Stocks slide after Congress breaks with no COVID-relief deal
Stocks slide after Congress breaks with no COVID-relief deal

By Jonathan Garber FOXBusiness

U.S. equity markets slipped Friday morning after lawmakers went on break without agreeing on a coronavirus relief package and retail sales softened.

The Dow Jones Industrial Average fell 87 points, or 0.31%, in the opening minutes of trading while the S&P 500 dropped 0.23% and and the Nasdaq Composite swung between tiny gains and losses.

The Senate adjourned for its August recess on Thursday, joining the House, as Republicans and Democrats remain $1 trillion apart on a coronavirus relief package. The major hurdle in negotiations is about $950 billion of aid that Democrats want to give states and cities.

Retail sales rose 1.2% in July, missing the 1.9% gain that analysts surveyed by Refinitiv were expecting while June’s reading was revised up to 8.4% from 7.5%.

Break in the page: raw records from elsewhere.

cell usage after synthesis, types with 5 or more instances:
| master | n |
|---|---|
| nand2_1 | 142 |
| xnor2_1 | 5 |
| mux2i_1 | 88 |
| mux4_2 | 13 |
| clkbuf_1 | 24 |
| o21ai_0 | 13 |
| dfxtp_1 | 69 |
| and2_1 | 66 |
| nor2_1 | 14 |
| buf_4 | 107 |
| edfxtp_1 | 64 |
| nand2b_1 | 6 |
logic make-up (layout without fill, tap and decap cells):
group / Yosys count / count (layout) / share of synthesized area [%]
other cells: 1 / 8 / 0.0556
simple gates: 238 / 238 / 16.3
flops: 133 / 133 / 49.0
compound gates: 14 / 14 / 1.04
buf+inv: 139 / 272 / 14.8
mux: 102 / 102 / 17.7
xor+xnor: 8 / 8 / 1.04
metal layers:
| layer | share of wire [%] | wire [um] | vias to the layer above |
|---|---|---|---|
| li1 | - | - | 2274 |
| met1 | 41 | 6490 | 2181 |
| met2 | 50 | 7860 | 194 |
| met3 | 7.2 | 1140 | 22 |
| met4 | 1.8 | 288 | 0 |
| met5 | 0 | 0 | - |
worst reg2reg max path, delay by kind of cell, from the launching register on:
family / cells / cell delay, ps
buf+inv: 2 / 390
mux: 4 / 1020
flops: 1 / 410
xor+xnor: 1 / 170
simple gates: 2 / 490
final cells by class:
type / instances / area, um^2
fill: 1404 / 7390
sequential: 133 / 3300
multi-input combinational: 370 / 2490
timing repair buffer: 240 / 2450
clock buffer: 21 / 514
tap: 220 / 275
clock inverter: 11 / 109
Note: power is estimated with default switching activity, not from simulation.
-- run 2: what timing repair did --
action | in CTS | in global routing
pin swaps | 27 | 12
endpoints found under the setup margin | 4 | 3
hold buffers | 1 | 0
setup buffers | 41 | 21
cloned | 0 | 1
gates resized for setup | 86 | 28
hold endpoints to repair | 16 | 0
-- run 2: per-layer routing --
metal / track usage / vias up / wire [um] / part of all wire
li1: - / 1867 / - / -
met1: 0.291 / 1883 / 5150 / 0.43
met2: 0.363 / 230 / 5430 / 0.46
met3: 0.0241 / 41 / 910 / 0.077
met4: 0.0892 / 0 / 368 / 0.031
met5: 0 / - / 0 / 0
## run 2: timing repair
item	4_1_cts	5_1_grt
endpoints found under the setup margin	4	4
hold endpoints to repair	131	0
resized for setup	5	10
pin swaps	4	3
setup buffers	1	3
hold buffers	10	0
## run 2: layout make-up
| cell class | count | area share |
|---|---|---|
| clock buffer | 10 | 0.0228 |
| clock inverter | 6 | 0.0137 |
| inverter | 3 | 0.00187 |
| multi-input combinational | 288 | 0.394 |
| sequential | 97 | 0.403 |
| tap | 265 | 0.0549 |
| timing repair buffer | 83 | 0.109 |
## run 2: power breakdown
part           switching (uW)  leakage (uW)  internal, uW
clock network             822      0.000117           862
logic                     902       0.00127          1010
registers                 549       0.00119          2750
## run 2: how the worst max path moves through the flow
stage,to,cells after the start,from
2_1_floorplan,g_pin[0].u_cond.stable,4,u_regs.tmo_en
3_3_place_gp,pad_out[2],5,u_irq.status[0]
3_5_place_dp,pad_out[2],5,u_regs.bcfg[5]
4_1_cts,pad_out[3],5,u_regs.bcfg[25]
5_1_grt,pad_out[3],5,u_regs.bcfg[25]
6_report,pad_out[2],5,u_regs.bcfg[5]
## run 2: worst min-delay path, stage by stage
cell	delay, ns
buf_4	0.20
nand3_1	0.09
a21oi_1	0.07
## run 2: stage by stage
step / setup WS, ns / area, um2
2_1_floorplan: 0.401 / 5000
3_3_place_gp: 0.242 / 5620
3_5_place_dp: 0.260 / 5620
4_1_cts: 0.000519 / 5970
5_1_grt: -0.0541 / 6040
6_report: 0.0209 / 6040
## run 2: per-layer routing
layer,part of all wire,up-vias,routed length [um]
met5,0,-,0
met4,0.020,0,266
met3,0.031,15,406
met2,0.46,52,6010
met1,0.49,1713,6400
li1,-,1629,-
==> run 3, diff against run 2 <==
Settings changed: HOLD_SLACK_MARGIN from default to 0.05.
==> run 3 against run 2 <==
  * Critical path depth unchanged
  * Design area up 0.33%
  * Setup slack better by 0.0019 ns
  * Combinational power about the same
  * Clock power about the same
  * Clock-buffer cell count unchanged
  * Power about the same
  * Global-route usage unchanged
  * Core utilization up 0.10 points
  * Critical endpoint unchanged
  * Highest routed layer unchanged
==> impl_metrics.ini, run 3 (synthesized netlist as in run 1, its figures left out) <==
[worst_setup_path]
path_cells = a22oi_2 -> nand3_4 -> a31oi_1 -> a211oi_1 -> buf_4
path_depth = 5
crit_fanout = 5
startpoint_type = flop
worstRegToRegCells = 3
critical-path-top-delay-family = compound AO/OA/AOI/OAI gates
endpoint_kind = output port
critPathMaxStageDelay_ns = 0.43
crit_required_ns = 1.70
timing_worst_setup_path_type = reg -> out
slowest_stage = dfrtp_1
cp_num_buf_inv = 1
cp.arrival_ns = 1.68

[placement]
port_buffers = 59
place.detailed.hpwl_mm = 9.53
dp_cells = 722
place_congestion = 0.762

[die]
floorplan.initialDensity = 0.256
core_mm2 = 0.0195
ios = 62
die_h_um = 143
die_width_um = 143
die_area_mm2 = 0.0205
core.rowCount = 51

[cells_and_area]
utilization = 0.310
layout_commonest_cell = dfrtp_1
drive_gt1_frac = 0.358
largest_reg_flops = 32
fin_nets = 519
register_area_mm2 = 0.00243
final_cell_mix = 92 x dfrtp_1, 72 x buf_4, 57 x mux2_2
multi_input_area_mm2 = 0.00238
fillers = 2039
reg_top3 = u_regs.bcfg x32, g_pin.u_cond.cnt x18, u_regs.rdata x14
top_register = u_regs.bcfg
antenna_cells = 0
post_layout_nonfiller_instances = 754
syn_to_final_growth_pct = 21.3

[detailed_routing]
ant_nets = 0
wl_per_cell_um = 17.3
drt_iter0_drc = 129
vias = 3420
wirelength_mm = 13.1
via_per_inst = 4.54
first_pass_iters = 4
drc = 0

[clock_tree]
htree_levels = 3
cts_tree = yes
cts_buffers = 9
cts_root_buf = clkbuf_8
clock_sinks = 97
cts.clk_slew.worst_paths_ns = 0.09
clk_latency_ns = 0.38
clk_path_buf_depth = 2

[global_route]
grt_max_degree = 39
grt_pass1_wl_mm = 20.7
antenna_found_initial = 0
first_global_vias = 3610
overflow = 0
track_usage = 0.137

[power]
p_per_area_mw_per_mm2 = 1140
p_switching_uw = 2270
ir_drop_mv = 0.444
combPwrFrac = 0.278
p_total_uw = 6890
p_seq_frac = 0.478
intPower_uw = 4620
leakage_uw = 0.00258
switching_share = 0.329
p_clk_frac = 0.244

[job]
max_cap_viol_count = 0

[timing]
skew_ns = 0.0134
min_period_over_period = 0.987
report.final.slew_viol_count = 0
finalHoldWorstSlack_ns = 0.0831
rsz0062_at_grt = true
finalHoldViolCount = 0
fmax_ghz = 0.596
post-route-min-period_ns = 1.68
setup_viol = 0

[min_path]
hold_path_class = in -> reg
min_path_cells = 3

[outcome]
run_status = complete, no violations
==> src/rtl/core_seq_pkg.sv <==
package core_seq_pkg;

   typedef enum logic [3:0] {
      ST_OFF      = 4'd0,
      ST_SETTLE   = 4'd1,
      ST_LOCK     = 4'd2,
      ST_UP_A     = 4'd3,
      ST_UP_B     = 4'd4,
      ST_SELFTEST = 4'd5,
      ST_SELFINIT = 4'd6,
      ST_FWD_A    = 4'd7,
      ST_FWD_B    = 4'd8,
      ST_RUN      = 4'd9,
      ST_DN_A     = 4'd10,
      ST_DN_B     = 4'd11,
      ST_DN_C     = 4'd12,
      ST_SLEEP    = 4'd13,
      ST_HOLD     = 4'd14,
      ST_FAULT    = 4'd15
   } seq_state_e;

   localparam int unsigned DIV_SLOW = 16;
   localparam int unsigned DIV_MID  = 2;
   localparam int unsigned DIV_FAST = 1;

   // X divisor per state; Z is always twice X in this ramp scheme.
   function automatic int unsigned div_x_of(seq_state_e s);
      case (s)
         ST_UP_A, ST_DN_B: return DIV_MID;
         ST_UP_B, ST_SELFTEST, ST_SELFINIT, ST_FWD_A, ST_FWD_B, ST_RUN, ST_DN_A:
            return DIV_FAST;
         default: return DIV_SLOW;
      endcase
   endfunction

   function automatic int unsigned div_z_of(seq_state_e s);
      return 2 * div_x_of(s);
   endfunction

   typedef enum logic [1:0] {
      DUR_NONE  = 2'd0,
      DUR_RAMP1 = 2'd1,
      DUR_RAMP  = 2'd2,
      DUR_FAULT = 2'd3
   } dur_sel_e;

   function automatic dur_sel_e dur_of(seq_state_e s);
      case (s)
         ST_UP_A:                        return DUR_RAMP1;
         ST_UP_B, ST_DN_A, ST_DN_B, ST_DN_C: return DUR_RAMP;
         ST_FAULT:                       return DUR_FAULT;
         default:                        return DUR_NONE;
      endcase
   endfunction

endpackage
<file path="config.mk">
export PLATFORM = sky130hd
export DESIGN_NAME = fifo_word_unpacker
export DESIGN_NICKNAME = d
export VERILOG_FILES = /design/src/rtl/unpack_pkg.sv /design/src/rtl/unpack_slice.sv /design/src/rtl/unpack_accum.sv /design/src/rtl/fifo_word_unpacker.sv
export SDC_FILE = /design/constraint.sdc
export NUM_CORES = 1
export LEC_CHECK = 0
export CAP_MARGIN = 15
export CORE_MARGIN = 1
export CORE_UTILIZATION = 70
export CTS_CLUSTER_SIZE = 12
export DETAILED_ROUTE_END_ITERATION = 10
export DONT_BUFFER_PORTS = 1
export GPL_TIMING_DRIVEN = 0
export HOLD_SLACK_MARGIN = 0.15
export PLACE_DENSITY_LB_ADDON = 0.2
export SLEW_MARGIN = 20
export SYNTH_ARGS = -nofsm -noshare
export SYNTH_HDL_FRONTEND = slang
export SYNTH_SLANG_ARGS = --single-unit
export TNS_END_PERCENT = 30
</file>
<file path="constraint.sdc">
create_clock -name clk_i -period 17.65 [get_ports clk_i]
set_clock_uncertainty 0.1 [all_clocks]
set_input_delay 3.53 -clock clk_i [delete_from_list [all_inputs] [get_ports clk_i]]
set_output_delay 3.53 -clock clk_i [all_outputs]
set_load 0.02 [all_outputs]
</file>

Elsewhere on the economic front, industrial sales rose 3% month-over-month in July, matching estimates.

Looking at stocks, Apple Inc. continues its quest to become the first U.S. company to reach a $2 trillion market capitalization after hitting $1.97 trillion on Thursday. Shares need to top $467.77 to reach the target.

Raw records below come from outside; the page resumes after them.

`config.mk`:
```
export PLATFORM = sky130hd
export DESIGN_NAME = pgwr_seq
export DESIGN_NICKNAME = d
export VERILOG_FILES = /design/src/rtl/pgwr_pkg.sv /design/src/rtl/pgwr_buffer.sv /design/src/rtl/pgwr_timer.sv /design/src/rtl/pgwr_ctrl.sv /design/src/rtl/pgwr_seq.sv
export SDC_FILE = /design/constraint.sdc
export NUM_CORES = 1
export LEC_CHECK = 0
export BUFFER_PORTS_ARGS = -buffer_cell sky130_fd_sc_hd__buf_2
export CORE_UTILIZATION = 65
export CTS_BUF_LIST = sky130_fd_sc_hd__clkbuf_8
export CTS_CLUSTER_SIZE = 14
export DETAILED_ROUTE_END_ITERATION = 10
export GPL_TIMING_DRIVEN = 0
export PLACE_DENSITY = 0.84
export SLEW_MARGIN = 20
export SYNTH_ARGS = -nofsm -noshare
export SYNTH_HDL_FRONTEND = slang
export SYNTH_SLANG_ARGS = --single-unit
```
`constraint.sdc`:
```
create_clock -name clk -period 3.7 [get_ports clk]
set_input_delay 0.185 -clock clk [delete_from_list [all_inputs] [get_ports clk]]
set_output_delay 0.185 -clock clk [all_outputs]
set_load 0.05 [all_outputs]
```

Tesla Inc. was upgraded to “equal weight” at Morgan Stanley, which cited the prospects of its battery business.

Looking at earnings, Chinese search engine Baidu reported a beat on both the top and bottom lines, but shares were under pressure after iQiyi Inc., a Netflix-like streaming service that the company spun off in January 2018, announced it was cooperating with a U.S. Securities and Exchange Commission probe of its financial records.

The investigation comes following an April report released by Wolfpack Research that accused the company of overstating revenue by as much as 44%.

Elsewhere, DraftKings Inc.’s quarterly loss widened as COVID-19 put sports on hold, but the sports-betting app said revenue has seen sequential improvement as pro events resume.

Looking at commodities, gold slid $12.60 to $1,957.80 an ounce, while West Texas Intermediate crude oil was unchanged at $42.24 per barrel.

European markets were trading lower across the board, with France’s CAC down 1.76%, Britain’s FTSE weaker by 1.57% and Germany’s DAX off 0.96%.

In Asia, Hong Kong’s Hang Seng slipped 0.19% while Japan’s Nikkei added 0.17% and China’s Shanghai Composite tacked on 1.19%.